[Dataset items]
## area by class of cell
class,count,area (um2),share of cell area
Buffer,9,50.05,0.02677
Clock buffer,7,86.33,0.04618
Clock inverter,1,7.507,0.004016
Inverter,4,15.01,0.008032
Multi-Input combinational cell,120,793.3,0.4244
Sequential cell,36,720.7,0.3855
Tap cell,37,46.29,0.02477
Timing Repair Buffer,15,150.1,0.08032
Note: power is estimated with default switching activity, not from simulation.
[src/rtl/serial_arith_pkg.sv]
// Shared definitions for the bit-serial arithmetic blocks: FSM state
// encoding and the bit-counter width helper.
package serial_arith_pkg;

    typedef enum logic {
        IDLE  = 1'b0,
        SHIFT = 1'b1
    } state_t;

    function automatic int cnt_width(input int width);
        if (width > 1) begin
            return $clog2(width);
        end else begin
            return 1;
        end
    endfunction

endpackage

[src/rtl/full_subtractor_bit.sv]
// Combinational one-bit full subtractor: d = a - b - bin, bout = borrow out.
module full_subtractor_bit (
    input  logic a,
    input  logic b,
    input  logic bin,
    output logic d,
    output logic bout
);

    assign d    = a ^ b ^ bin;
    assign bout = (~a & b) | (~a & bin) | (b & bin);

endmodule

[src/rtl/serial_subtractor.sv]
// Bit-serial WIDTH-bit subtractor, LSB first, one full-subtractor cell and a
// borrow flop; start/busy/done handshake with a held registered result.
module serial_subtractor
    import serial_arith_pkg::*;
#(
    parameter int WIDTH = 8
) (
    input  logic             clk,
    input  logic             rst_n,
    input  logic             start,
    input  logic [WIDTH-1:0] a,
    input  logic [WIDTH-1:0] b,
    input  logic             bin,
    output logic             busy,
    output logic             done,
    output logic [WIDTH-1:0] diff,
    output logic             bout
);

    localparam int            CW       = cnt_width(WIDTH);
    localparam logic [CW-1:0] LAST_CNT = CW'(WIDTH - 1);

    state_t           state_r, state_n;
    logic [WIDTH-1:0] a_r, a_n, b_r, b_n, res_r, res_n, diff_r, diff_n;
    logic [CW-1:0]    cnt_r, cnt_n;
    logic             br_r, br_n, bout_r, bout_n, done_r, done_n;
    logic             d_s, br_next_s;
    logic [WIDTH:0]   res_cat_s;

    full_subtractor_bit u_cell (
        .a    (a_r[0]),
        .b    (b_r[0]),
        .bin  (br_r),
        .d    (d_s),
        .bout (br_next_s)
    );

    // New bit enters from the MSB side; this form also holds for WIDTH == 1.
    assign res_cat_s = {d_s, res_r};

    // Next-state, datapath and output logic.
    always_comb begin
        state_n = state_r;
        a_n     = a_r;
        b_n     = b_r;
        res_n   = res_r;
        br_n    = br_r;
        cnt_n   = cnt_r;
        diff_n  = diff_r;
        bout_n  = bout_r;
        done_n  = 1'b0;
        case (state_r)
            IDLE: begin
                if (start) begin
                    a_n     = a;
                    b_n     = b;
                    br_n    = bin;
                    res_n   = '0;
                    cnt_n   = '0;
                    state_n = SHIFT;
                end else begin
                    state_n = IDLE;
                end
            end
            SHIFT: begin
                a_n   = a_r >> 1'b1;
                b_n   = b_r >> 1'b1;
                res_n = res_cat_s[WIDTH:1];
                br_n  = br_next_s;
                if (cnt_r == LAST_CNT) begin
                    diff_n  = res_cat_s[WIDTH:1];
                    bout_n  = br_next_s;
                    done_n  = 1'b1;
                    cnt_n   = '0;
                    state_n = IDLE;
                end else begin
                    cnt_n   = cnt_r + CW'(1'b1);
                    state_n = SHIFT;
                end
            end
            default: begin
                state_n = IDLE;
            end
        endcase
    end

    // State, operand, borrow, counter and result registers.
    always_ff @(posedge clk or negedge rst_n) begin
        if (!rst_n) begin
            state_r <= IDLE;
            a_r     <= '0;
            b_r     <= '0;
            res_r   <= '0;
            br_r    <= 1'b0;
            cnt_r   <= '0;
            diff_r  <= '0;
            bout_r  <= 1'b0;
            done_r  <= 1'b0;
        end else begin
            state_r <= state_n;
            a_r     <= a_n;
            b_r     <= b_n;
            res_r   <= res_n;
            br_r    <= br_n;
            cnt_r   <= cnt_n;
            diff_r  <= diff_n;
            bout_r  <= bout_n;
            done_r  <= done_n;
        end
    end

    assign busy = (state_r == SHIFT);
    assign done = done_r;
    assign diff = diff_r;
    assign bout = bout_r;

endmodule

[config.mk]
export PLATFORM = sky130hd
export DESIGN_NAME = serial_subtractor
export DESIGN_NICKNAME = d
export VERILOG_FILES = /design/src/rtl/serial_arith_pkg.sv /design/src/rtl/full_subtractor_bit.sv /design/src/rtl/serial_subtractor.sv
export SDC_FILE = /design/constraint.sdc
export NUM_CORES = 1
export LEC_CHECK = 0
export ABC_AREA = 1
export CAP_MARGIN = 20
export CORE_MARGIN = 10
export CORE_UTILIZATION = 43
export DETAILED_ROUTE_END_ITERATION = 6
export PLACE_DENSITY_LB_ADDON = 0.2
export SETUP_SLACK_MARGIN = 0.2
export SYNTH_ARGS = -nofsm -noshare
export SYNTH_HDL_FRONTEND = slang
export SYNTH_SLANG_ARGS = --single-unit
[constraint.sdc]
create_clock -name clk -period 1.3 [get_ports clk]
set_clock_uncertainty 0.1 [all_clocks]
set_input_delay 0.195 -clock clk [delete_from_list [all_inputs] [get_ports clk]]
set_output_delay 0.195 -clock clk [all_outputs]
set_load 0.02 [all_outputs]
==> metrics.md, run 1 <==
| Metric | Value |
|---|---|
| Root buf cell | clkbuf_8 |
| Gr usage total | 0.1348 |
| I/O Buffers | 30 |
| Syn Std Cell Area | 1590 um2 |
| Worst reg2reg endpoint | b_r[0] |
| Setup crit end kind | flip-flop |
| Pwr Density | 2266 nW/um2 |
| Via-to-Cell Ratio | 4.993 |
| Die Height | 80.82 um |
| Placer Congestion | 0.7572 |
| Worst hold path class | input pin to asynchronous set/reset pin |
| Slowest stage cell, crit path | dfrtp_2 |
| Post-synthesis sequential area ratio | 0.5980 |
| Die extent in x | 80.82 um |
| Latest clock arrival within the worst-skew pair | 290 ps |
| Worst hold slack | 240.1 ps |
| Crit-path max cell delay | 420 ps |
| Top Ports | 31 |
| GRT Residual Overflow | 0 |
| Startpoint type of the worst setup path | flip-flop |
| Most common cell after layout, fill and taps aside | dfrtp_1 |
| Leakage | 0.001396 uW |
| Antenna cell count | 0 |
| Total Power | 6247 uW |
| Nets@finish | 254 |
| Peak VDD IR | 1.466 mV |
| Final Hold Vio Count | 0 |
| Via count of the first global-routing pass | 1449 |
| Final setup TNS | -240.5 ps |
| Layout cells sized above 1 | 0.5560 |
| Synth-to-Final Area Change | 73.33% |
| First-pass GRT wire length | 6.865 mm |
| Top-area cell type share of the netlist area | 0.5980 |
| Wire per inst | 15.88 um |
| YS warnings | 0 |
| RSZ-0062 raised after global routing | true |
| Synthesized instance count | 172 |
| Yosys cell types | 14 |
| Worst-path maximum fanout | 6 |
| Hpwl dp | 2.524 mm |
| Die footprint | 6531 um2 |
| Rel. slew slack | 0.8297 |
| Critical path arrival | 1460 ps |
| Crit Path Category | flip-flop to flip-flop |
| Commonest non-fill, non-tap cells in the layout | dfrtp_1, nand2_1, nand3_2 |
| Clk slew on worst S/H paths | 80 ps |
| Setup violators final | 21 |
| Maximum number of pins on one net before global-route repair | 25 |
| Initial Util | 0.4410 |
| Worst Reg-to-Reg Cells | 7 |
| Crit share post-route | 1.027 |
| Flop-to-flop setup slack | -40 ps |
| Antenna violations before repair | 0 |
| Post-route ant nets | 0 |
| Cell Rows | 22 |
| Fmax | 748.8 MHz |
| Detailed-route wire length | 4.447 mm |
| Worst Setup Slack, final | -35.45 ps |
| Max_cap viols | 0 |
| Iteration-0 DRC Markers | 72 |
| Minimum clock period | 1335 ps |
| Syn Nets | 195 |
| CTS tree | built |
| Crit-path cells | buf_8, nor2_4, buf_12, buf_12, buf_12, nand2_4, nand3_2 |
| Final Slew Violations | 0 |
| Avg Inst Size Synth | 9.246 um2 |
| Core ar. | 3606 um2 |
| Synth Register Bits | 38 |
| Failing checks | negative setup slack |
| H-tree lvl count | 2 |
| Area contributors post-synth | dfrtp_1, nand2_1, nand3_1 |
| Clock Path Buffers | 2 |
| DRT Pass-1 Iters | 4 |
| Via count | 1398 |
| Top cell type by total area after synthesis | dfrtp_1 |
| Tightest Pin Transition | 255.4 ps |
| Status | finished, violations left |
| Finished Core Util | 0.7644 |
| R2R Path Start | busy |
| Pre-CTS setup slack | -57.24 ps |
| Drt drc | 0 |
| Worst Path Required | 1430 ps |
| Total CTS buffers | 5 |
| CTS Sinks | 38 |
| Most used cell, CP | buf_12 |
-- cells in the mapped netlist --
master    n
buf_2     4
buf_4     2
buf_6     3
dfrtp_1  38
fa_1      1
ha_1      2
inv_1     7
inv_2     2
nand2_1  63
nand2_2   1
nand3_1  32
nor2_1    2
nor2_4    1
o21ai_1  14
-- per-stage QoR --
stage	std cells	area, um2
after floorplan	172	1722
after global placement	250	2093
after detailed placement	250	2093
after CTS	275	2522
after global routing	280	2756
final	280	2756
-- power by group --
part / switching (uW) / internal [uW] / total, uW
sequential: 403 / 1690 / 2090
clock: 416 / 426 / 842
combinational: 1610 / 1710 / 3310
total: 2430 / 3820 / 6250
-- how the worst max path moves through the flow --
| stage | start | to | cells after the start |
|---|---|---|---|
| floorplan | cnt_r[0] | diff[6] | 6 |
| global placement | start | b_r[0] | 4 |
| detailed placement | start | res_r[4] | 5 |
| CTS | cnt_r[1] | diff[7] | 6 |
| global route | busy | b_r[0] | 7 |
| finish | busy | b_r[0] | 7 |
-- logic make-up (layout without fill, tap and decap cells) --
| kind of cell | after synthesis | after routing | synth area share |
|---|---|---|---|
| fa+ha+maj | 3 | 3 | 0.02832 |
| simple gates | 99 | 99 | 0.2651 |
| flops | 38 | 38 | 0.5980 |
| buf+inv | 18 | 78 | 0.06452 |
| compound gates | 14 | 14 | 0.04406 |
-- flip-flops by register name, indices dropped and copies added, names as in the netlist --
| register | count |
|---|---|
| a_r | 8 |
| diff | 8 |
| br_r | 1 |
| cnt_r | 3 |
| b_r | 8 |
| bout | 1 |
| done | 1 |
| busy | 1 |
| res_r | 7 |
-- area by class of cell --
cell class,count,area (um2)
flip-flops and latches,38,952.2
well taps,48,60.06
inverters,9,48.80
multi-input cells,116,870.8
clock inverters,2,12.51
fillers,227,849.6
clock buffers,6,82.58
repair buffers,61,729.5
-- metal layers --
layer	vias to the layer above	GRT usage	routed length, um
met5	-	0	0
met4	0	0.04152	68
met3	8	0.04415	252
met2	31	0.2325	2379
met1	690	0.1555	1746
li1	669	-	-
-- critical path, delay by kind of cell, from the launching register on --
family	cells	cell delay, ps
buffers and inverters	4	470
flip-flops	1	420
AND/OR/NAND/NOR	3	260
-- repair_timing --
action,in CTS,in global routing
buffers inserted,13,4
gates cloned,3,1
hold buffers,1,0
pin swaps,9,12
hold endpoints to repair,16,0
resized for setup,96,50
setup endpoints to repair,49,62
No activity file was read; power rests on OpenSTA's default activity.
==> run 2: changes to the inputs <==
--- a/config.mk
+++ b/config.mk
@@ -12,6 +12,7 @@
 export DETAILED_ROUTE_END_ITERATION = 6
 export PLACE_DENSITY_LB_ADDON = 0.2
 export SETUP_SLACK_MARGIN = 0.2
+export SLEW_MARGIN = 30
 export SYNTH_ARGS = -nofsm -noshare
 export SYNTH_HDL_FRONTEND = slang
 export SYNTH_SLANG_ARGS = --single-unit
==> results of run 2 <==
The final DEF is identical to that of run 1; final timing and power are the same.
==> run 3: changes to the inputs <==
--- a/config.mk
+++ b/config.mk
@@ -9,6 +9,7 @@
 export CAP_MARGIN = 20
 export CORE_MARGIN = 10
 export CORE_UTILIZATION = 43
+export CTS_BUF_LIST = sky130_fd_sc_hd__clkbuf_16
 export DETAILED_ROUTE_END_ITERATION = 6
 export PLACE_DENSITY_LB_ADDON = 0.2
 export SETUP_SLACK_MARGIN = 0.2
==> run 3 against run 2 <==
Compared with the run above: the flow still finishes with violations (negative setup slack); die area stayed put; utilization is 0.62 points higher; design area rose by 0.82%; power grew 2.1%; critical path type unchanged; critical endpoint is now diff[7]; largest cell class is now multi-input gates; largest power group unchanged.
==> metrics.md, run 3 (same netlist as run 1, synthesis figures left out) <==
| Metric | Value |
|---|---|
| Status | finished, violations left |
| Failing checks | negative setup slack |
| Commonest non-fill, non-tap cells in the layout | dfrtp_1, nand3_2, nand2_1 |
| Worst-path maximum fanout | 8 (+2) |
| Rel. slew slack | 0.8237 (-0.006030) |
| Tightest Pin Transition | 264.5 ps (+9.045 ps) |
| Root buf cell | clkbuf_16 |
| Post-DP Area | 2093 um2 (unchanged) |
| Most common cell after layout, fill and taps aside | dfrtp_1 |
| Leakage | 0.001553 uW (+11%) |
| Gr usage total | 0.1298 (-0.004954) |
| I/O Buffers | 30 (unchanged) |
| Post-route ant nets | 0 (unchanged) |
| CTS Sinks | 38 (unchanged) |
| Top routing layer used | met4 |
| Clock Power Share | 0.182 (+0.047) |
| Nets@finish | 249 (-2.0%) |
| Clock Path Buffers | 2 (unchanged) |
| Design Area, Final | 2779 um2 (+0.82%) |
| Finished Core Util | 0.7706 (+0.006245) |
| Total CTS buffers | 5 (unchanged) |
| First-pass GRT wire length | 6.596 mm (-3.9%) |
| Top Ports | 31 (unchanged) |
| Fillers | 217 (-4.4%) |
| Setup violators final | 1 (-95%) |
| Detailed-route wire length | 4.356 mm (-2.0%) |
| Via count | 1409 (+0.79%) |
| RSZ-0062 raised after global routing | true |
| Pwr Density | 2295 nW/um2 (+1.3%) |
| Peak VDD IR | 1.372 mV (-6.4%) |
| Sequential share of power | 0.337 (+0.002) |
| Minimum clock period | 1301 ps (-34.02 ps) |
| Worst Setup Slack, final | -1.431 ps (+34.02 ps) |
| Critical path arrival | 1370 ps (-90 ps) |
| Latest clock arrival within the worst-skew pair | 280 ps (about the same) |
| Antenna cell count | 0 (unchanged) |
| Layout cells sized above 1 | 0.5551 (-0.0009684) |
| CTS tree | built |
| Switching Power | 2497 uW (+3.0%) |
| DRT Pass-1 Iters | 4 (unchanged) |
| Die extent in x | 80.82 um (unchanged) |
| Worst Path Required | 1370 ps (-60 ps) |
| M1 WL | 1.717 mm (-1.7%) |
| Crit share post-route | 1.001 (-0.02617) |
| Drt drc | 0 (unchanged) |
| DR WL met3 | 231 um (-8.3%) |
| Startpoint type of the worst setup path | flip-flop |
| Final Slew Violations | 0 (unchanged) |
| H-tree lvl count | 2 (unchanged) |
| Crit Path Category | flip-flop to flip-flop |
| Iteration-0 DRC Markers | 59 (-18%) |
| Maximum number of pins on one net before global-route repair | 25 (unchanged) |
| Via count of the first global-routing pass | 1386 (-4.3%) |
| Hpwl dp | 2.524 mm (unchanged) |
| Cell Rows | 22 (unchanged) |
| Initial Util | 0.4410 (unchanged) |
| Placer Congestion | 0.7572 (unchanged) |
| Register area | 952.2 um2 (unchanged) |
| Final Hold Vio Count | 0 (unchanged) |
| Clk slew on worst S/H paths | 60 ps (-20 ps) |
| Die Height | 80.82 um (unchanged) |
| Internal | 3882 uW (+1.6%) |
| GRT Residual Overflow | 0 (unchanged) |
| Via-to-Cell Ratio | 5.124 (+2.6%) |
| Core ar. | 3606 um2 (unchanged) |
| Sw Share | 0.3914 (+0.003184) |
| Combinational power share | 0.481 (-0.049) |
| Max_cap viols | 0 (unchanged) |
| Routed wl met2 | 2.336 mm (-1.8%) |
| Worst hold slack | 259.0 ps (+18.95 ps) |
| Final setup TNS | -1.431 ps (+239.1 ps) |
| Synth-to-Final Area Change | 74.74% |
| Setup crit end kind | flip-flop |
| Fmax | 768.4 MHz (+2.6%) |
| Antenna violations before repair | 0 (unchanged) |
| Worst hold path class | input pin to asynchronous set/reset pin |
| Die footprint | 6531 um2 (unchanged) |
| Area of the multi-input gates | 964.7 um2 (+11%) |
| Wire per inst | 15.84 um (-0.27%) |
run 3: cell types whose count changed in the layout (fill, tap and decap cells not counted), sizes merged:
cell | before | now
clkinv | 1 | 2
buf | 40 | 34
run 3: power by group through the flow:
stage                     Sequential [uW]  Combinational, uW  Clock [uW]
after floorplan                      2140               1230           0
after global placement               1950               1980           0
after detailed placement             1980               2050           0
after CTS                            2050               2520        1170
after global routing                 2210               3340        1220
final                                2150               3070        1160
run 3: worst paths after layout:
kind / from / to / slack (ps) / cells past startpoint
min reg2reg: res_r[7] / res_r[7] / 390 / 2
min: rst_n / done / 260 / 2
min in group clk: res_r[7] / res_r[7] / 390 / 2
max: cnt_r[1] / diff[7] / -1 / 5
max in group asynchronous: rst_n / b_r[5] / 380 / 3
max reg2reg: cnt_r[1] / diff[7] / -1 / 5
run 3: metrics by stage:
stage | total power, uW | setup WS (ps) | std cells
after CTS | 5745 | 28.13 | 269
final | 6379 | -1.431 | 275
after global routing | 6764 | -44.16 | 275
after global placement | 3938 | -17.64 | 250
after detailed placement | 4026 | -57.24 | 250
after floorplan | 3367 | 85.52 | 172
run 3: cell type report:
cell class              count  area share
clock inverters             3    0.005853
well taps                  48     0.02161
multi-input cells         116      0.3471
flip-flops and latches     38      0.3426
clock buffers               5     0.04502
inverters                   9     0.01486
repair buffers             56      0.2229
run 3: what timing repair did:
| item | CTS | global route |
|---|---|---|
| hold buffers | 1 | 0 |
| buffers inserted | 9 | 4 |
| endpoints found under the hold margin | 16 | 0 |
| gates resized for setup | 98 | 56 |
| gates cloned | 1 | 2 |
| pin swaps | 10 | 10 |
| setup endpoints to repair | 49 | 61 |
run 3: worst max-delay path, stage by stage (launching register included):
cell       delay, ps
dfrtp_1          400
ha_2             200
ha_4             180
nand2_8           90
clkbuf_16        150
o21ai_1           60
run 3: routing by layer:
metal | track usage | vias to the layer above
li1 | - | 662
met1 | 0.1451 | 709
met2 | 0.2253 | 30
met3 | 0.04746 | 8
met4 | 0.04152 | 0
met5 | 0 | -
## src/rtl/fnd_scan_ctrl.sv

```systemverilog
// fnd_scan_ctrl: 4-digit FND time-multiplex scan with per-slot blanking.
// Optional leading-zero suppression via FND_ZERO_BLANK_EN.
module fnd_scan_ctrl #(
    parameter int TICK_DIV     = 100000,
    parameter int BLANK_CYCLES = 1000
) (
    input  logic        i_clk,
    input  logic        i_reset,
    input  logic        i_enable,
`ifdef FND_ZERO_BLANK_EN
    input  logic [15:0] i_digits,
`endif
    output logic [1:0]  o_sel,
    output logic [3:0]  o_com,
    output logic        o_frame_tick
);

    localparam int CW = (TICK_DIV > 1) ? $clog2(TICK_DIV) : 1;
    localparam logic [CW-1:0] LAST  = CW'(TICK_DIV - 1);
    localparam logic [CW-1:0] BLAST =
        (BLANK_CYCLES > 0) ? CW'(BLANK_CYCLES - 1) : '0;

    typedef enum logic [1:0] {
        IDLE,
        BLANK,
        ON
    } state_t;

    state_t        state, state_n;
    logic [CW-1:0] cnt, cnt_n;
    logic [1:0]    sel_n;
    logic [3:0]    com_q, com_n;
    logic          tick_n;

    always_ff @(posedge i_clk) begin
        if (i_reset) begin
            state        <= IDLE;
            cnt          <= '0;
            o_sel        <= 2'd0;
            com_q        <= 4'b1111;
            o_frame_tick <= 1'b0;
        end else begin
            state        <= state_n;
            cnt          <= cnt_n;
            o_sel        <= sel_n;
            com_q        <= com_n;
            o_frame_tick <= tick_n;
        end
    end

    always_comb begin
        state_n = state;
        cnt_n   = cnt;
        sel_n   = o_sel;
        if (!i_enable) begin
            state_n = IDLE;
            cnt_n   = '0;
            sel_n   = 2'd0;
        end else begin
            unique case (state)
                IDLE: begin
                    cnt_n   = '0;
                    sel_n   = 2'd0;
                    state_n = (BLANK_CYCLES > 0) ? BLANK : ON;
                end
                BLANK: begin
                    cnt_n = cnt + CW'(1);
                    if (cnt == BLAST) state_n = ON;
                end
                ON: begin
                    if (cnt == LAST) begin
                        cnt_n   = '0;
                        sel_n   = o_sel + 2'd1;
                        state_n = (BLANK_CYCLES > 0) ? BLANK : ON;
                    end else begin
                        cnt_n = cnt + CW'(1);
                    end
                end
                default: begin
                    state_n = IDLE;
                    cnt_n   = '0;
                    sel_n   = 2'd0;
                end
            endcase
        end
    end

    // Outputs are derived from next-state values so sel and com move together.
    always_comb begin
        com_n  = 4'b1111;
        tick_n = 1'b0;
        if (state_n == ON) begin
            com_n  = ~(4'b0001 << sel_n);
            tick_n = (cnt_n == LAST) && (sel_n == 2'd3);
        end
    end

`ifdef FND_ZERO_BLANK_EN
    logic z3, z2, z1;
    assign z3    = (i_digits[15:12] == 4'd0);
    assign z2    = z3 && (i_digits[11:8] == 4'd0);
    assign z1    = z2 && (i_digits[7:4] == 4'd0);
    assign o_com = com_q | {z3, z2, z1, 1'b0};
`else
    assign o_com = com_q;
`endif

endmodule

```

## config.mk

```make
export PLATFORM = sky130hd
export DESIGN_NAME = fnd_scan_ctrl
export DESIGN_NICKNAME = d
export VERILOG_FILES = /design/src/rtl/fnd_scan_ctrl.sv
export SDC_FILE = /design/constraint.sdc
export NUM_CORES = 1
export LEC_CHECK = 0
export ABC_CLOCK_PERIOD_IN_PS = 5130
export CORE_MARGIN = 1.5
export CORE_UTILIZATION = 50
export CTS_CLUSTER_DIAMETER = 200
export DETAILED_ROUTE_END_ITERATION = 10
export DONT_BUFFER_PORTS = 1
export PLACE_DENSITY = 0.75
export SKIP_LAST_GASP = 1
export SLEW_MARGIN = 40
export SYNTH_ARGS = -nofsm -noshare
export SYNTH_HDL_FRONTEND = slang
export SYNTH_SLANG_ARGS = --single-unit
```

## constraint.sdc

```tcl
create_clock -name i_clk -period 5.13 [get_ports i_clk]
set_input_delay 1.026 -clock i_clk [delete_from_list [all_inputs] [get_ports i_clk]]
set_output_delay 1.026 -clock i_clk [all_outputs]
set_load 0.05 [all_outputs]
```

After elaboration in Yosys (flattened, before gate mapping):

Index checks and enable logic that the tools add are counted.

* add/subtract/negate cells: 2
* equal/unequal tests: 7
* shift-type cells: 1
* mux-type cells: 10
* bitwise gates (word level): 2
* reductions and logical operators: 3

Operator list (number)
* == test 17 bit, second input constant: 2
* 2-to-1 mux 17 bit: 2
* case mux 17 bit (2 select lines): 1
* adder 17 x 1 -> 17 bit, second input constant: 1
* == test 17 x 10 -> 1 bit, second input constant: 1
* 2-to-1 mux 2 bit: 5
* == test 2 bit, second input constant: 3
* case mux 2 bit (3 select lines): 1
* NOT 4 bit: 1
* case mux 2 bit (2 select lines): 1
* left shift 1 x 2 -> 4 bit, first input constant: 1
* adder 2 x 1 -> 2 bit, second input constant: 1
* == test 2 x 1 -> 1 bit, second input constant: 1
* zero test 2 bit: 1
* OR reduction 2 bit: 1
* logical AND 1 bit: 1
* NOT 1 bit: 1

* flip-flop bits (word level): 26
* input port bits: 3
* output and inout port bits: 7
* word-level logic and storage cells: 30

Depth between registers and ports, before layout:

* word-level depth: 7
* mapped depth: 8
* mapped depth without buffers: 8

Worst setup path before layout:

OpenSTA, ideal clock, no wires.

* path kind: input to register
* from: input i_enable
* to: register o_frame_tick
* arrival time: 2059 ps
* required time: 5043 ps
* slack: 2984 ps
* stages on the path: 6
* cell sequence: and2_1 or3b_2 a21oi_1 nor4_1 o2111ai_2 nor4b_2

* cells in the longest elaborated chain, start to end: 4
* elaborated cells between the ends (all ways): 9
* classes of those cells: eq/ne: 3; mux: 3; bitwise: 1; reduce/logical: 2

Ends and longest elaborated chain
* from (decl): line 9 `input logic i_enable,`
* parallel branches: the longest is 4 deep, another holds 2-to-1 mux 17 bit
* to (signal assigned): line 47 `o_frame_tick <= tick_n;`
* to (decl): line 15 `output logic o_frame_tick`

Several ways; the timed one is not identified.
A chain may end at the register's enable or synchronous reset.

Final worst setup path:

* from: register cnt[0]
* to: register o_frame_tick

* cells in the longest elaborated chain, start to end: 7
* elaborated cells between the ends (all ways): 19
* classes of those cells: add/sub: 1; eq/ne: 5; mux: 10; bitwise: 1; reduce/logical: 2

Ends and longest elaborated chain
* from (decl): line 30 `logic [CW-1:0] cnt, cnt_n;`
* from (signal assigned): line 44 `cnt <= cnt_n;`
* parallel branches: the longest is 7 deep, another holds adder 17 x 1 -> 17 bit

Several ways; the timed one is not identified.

▸ Exercise description
Only one stretch of the data above is needed. Restate it word for word, from the line containing "start to end: 7" through the line containing "(decl): line 30", both ends included.

▸ Response
* cells in the longest elaborated chain, start to end: 7
* elaborated cells between the ends (all ways): 19
* classes of those cells: add/sub: 1; eq/ne: 5; mux: 10; bitwise: 1; reduce/logical: 2

Ends and longest elaborated chain
* from (decl): line 30 `logic [CW-1:0] cnt, cnt_n;`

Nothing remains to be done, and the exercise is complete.